STF recusa ação que discutia promoção de praças de PM e bombeiros

Decisão do ministro Alexandre de Morais diz que Ação Direta de Inconstitucionalidade que questionava ascensão não tinha condição processual

Hugo Barreto/MetrópolesHugo Barreto/Metrópoles

atualizado 06/11/2019 15:43

Uma decisão do ministro Alexandre de Morais, do Supremo Tribunal Federal (STF), pôs fim à Ação Direta de Inconstitucionalidade (ADI) nº 5249, que buscava impedir a promoção de praças a oficiais, da Polícia Militar e do Corpo de Bombeiros do DF. A resolução foi publicada na segunda-feira (04/11/2019).

A ADI, que tramita desde 2015 e questionava a Lei nº 12.086, a qual dispõe sobre essa ascensão, tinha como objetivo impedir que praças fossem promovidos a oficiais. A ação considerava que haveria transposição de carreira, o que só é permitido por meio de concurso público, conforme representação da Associação de Oficiais da PMDF (Asof).

A Procuradoria-Geral do DF, o Congresso Nacional — por meio do Senado Federal — e a Advocacia Geral da União posicionaram-se favoráveis à promoção, afirmando que o regime jurídico dos militares distingue-se do dos servidores públicos civis.

Por isso, todas essas instituições optaram pela improcedência jurídica do pedido. Pouco após o início da tramitação, a Procuradoria-Geral da República apresentou argumentos contrários ao próprio posicionamento inicial e se manifestou pela improcedência da ação.

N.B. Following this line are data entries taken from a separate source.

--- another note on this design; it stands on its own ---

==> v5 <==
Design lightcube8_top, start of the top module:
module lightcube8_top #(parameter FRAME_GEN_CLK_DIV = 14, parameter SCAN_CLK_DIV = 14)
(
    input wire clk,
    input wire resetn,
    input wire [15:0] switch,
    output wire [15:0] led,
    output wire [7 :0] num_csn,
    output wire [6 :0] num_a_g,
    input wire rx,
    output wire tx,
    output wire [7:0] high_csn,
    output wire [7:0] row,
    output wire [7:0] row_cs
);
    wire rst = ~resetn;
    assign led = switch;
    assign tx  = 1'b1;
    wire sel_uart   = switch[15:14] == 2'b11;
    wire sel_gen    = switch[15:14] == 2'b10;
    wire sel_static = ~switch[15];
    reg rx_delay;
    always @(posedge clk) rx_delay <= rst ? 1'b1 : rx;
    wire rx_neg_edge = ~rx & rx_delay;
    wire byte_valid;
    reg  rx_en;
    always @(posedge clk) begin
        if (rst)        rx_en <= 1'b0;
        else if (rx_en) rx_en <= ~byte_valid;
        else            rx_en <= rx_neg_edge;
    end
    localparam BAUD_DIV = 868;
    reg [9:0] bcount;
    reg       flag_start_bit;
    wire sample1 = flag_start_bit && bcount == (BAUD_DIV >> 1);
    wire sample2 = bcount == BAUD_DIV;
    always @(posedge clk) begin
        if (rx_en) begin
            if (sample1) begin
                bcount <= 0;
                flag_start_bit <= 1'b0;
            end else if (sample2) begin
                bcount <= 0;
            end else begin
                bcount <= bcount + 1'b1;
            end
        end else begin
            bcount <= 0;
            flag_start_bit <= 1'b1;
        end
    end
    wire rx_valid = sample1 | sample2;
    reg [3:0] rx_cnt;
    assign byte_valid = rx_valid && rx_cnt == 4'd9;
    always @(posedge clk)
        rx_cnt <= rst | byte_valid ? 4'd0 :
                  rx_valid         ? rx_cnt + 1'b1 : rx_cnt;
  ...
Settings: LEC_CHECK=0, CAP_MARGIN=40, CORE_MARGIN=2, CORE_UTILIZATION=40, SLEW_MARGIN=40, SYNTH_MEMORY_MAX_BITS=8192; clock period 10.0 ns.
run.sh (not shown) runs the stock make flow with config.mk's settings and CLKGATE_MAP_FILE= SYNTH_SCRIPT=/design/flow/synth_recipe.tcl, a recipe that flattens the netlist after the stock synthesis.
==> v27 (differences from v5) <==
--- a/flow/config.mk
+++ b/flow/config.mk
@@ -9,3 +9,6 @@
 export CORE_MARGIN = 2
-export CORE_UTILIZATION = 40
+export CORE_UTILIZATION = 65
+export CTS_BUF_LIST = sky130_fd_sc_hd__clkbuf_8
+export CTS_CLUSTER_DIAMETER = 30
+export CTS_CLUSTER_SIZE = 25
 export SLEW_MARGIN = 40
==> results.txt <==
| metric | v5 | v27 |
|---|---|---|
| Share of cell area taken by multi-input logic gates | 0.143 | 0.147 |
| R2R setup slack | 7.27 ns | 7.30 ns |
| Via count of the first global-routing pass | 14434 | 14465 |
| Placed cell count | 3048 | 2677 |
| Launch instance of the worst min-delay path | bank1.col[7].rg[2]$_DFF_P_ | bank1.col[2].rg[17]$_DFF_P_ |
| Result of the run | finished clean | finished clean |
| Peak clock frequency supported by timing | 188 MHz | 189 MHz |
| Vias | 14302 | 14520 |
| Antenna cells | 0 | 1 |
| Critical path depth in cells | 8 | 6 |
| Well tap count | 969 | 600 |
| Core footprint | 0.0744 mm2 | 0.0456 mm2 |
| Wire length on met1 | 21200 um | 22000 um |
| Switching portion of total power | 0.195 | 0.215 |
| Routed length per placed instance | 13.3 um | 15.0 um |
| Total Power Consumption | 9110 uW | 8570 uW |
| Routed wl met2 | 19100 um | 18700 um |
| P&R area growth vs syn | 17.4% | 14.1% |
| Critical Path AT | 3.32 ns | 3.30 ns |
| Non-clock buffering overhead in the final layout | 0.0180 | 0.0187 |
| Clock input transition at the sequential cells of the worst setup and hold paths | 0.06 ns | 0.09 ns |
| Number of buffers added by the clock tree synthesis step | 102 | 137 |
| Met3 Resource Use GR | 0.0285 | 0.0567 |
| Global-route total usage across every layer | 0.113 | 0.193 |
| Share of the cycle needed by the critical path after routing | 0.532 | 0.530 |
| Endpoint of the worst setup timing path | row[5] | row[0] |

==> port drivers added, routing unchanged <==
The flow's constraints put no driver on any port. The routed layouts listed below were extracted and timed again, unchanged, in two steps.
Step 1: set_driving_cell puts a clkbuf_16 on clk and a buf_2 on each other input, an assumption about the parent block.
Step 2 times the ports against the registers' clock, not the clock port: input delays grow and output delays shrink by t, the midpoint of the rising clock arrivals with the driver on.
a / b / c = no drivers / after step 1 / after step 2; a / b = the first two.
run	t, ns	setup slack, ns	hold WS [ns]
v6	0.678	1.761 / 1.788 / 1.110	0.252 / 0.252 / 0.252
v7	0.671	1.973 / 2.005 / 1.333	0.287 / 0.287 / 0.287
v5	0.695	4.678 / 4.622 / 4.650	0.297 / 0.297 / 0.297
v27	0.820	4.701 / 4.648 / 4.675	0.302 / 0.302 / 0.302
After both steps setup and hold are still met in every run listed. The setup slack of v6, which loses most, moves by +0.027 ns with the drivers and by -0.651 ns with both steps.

O presidente do Fórum Nacional Permanente de Praças dos Corpos de Bombeiros Militares e das Polícias Militares do Brasil (Fonap), Renilson Roma, afirmou que a decisão veio em boa hora. “Acompanhamos a ADI desde quando foi protocolada. Essa decisão é uma vitória importante para praças das duas corporações militares do DF. “Agora, inclusive, fica muito mais fácil discutir o tema e solucioná-lo definitivamente”, destacou Roma.